L'umbanda, religion afro-brésilienne extrêmement malléable et caractérisée par un processus de réadaptation permanent, voit sa pratique changer chaque jour et son panthéon se recomposer selon de nouvelles logiques, à l'heure de la transnationalisation des religions afro-brésiliennes et des technologies de l'information et de la communication. Nombreux sont les travaux en anthropologie sur le processus d'adaptation des cultes afro-brésiliens aux spécificités de la culture où elles sont intégrées en Europe. Toutefois, aucune analyse approfondie n'a encore été consacrée à la circulation des images pieuses participant de cette dynamique de transnationalisation, à leurs transformations, leurs usages et effets sociaux, notamment en ce qui concerne les relations interraciales.
La réflexion apportée ici propose de contribuer à combler ce manque à partir de travaux de recherche en cours et d'interrogations qui relèvent pour la plupart de prospections. Il sera question par cette présentation d'interroger les dynamiques de racialisation et déracialisation à l'œuvre dans les pratiques de l'umbanda au Portugal, en étudiant les modes de figuration des entités noires qui composent le panthéon umbandiste, pretos-velhos et saints catholiques noirs. Ces entités noires sont mobilisées par les pères et mères de saint dans leur « travail spirituel » et prennent part à la composition des autels dans les terreiros – lieux de culte – au Portugal. Qu'en est-il de leur présence dans ce pays fortement marqué par le catholicisme et par de nouvelles formes de racisme, pays qui est aussi l'ancienne puissance coloniale ?
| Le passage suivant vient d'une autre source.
<file path="config.mk">
export PLATFORM = sky130hd
export DESIGN_NAME = mem_copy_engine
export DESIGN_NICKNAME = d
export VERILOG_FILES = /design/src/rtl/mem_copy_pkg.sv /design/src/rtl/mem_copy_engine.sv
export SDC_FILE = /design/constraint.sdc
export NUM_CORES = 1
export LEC_CHECK = 0
export CORE_MARGIN = 5
export CORE_UTILIZATION = 57
export CTS_CLUSTER_SIZE = 24
export DETAILED_ROUTE_END_ITERATION = 10
export DONT_BUFFER_PORTS = 1
export PLACE_DENSITY_LB_ADDON = 0.15
export SKIP_LAST_GASP = 1
export SYNTH_ARGS = -nofsm -noshare
export SYNTH_HDL_FRONTEND = slang
export SYNTH_SLANG_ARGS = --single-unit
</file>
<file path="constraint.sdc">
create_clock -name CLK -period 2.4 [get_ports CLK]
set_input_delay 0.12 -clock CLK [delete_from_list [all_inputs] [get_ports CLK]]
set_output_delay 0.12 -clock CLK [all_outputs]
set_load 0.02 [all_outputs]
</file>
`src/rtl/fifo_wreq_pkg.sv`:
```
// Shared widths and FSM state type for the FIFO write-request burst engine.
package fifo_wreq_pkg;

  localparam int unsigned ADDRSIZE = 10;
  localparam int unsigned DATASIZE = 8;
  localparam int unsigned REM_W    = ADDRSIZE + 1;
  localparam int unsigned TMR_W    = 16;

  typedef enum logic [2:0] {
    IDLE  = 3'd0,
    REQ   = 3'd1,
    XFER  = 3'd2,
    GAP   = 3'd3,
    STALL = 3'd4
  } wreq_state_t;

endpackage

```
`src/rtl/wreq_cnt.sv`:
```
// Loadable saturating down-counter with zero flag.
module wreq_cnt #(
  parameter int unsigned W = 8
) (
  input  logic         clk,
  input  logic         rst_n,
  input  logic         i_load,
  input  logic [W-1:0] i_load_val,
  input  logic         i_dec,
  output logic [W-1:0] o_cnt,
  output logic         o_zero
);

  logic [W-1:0] r_cnt;

  // Load wins over decrement; decrement stops at zero.
  always_ff @(posedge clk or negedge rst_n) begin
    if (!rst_n) begin
      r_cnt <= '0;
    end else if (i_load) begin
      r_cnt <= i_load_val;
    end else if (i_dec && (r_cnt != '0)) begin
      r_cnt <= r_cnt - W'(1);
    end
  end

  assign o_cnt  = r_cnt;
  assign o_zero = (r_cnt == '0);

endmodule

```
`src/rtl/fifo_wreq.sv`:
```
// Burst write requester: handshakes with the FIFO arbiter, then streams an
// incrementing data pattern with optional inter-word gaps and full backpressure.
module fifo_wreq
  import fifo_wreq_pkg::*;
#(
  parameter int unsigned ACK_TIMEOUT = 255
) (
  input  logic                wclk,
  input  logic                wrst_n,
  input  logic                start,
  input  logic [ADDRSIZE:0]   burst_len,
  input  logic [1:0]          widle,
  input  logic [DATASIZE-1:0] data_seed,
  input  logic                wack,
  input  logic                wfull,
  output logic                wen,
  output logic                winc,
  output logic [DATASIZE-1:0] wdata,
  output logic [ADDRSIZE-1:0] wptr,
  output logic                busy,
  output logic                done,
  output logic                err
);

  localparam logic [TMR_W-1:0] TMO    = TMR_W'(ACK_TIMEOUT);
  localparam bit               TMO_EN = (ACK_TIMEOUT != 0);

  wreq_state_t         r_state;
  logic                r_wen;
  logic                r_winc;
  logic                r_done;
  logic                r_err;
  logic [DATASIZE-1:0] r_wdata;
  logic [DATASIZE-1:0] r_next_data;
  logic [ADDRSIZE-1:0] r_wptr;
  logic [1:0]          r_widle;

  logic                w_start;
  logic                w_timeout;
  logic                w_write;
  logic                w_last;
  logic                w_gap_end;
  logic                w_rem_load;
  logic                w_rem_dec;
  logic                w_rem_zero;
  logic [REM_W-1:0]    w_rem_cnt;
  logic                w_tmr_load;
  logic                w_tmr_dec;
  logic                w_tmr_zero;
  logic [TMR_W-1:0]    w_tmr_val;
  logic [TMR_W-1:0]    w_tmr_cnt;

  // Decode of the current cycle's events and counter controls.
  always_comb begin
    w_start    = 1'b0;
    w_timeout  = 1'b0;
    w_write    = 1'b0;
    w_last     = 1'b0;
    w_gap_end  = 1'b0;
    w_tmr_dec  = 1'b0;

    w_start   = (r_state == IDLE) && start;
    w_timeout = (r_state == REQ) && !wack && TMO_EN && (w_tmr_cnt == TMR_W'(1));
    w_write   = (r_state == XFER) && !w_rem_zero && !wfull;
    w_last    = w_write && (w_rem_cnt == REM_W'(1));
    w_gap_end = (r_state == GAP) && (w_tmr_zero || (w_tmr_cnt == TMR_W'(1)));

    // The timer is shared: ack timeout while in REQ, gap length while in GAP.
    w_rem_load = w_start;
    w_rem_dec  = w_write;
    w_tmr_load = w_start || (w_write && !w_last && (r_widle != 2'd0));
    w_tmr_val  = w_start ? TMO : TMR_W'(r_widle);
    w_tmr_dec  = ((r_state == REQ) && !wack && TMO_EN) || (r_state == GAP);
  end

  wreq_cnt #(.W(REM_W)) u_rem_cnt (
    .clk        (wclk),
    .rst_n      (wrst_n),
    .i_load     (w_rem_load),
    .i_load_val (burst_len),
    .i_dec      (w_rem_dec),
    .o_cnt      (w_rem_cnt),
    .o_zero     (w_rem_zero)
  );

  wreq_cnt #(.W(TMR_W)) u_tmr_cnt (
    .clk        (wclk),
    .rst_n      (wrst_n),
    .i_load     (w_tmr_load),
    .i_load_val (w_tmr_val),
    .i_dec      (w_tmr_dec),
    .o_cnt      (w_tmr_cnt),
    .o_zero     (w_tmr_zero)
  );

  // FSM with registered outputs; strobes default low every cycle.
  always_ff @(posedge wclk or negedge wrst_n) begin
    if (!wrst_n) begin
      r_state     <= IDLE;
      r_wen       <= 1'b0;
      r_winc      <= 1'b0;
      r_done      <= 1'b0;
      r_err       <= 1'b0;
      r_wdata     <= '0;
      r_next_data <= '0;
      r_wptr      <= '0;
      r_widle     <= '0;
    end else begin
      r_winc <= 1'b0;
      r_done <= 1'b0;
      r_err  <= 1'b0;
      case (r_state)
        IDLE: begin
          if (w_start) begin
            r_widle     <= widle;
            r_next_data <= data_seed;
            r_wen       <= 1'b1;
            r_state     <= REQ;
          end
        end
        REQ: begin
          if (wack) begin
            r_wen   <= 1'b0;
            r_state <= XFER;
          end else if (w_timeout) begin
            r_wen   <= 1'b0;
            r_err   <= 1'b1;
            r_state <= IDLE;
          end
        end
        XFER: begin
          // Remaining count hit zero on the previous word: report completion.
          if (w_rem_zero) begin
            r_done  <= 1'b1;
            r_state <= IDLE;
          end else if (wfull) begin
            r_state <= STALL;
          end else begin
            r_winc      <= 1'b1;
            r_wdata     <= r_next_data;
            r_next_data <= r_next_data + DATASIZE'(1);
            r_wptr      <= r_wptr + ADDRSIZE'(1);
            if (!w_last && (r_widle != 2'd0)) begin
              r_state <= GAP;
            end
          end
        end
        GAP: begin
          if (w_gap_end) begin
            r_state <= XFER;
          end
        end
        STALL: begin
          if (!wfull) begin
            r_state <= XFER;
          end
        end
        default: r_state <= IDLE;
      endcase
    end
  end

  assign wen   = r_wen;
  assign winc  = r_winc;
  assign wdata = r_wdata;
  assign wptr  = r_wptr;
  assign done  = r_done;
  assign err   = r_err;
  assign busy  = (r_state != IDLE);

endmodule
```
`config.mk`:
```
export PLATFORM = sky130hd
export DESIGN_NAME = fifo_wreq
export DESIGN_NICKNAME = d
export VERILOG_FILES = /design/src/rtl/fifo_wreq_pkg.sv /design/src/rtl/wreq_cnt.sv /design/src/rtl/fifo_wreq.sv
export SDC_FILE = /design/constraint.sdc
export NUM_CORES = 1
export LEC_CHECK = 0
export ABC_CLOCK_PERIOD_IN_PS = 3100
export CORE_MARGIN = 2
export CORE_UTILIZATION = 30
export DETAILED_ROUTE_END_ITERATION = 8
export SYNTH_ARGS = -nofsm -noshare
export SYNTH_HDL_FRONTEND = slang
export SYNTH_HIERARCHICAL = 1
export SYNTH_SLANG_ARGS = --single-unit
export TNS_END_PERCENT = 50
```
`constraint.sdc`:
```
create_clock -name wclk -period 3.1 [get_ports wclk]
set_input_delay 0.465 -clock wclk [delete_from_list [all_inputs] [get_ports wclk]]
set_output_delay 0.465 -clock wclk [all_outputs]
set_load 0.005 [all_outputs]
```
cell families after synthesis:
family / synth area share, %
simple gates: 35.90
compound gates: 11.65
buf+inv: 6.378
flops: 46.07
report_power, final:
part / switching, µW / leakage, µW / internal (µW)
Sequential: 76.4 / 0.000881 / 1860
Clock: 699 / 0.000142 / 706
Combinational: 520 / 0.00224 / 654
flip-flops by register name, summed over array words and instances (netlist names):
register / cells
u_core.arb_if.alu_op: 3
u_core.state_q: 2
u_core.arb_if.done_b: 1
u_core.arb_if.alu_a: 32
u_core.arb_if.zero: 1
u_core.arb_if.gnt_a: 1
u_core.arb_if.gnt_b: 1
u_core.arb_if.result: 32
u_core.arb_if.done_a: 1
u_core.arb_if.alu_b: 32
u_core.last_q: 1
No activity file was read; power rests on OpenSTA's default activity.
Du fait les relations interraciales se donnent à voir de différentes façons selon le contexte et les pratiques appréhendés, il s'agira de se demander si l'on se trouve en présence d'une mise en avant d'une spécificité noire et ainsi d'une racialisation volontaire dans et de l'umbanda telle qu'elle est pratiquée au Portugal, ou si à l'inverse cette spécificité se trouve passée sous silence. Compte tenu de l'usage accru des sites internet et des réseaux sociaux permettant aux membres des terreiros de se donner à voir en tant que communauté de vie et spirituelle dans une tentative de réappropriation de l'image de soi longtemps rendue publique au Brésil de manière dégradante, le rôle joué par les TIC et la circulation des images sur le net dans les nouvelles figurations des pretos-velhos et saints noirs sera au centre de l'analyse. À ce titre, l'approche retenue privilégiera les images pieuses réappropriées et produites par les umbandistes au Portugal. Ainsi seront posés les premiers jalons visant à comprendre les dynamiques de racialisation et déracialisation quand l'umbanda se pratique en-dehors du territoire brésilien, dans un nouveau contexte où les enjeux socio-politiques définissent autrement le jeu des rapports interraciaux.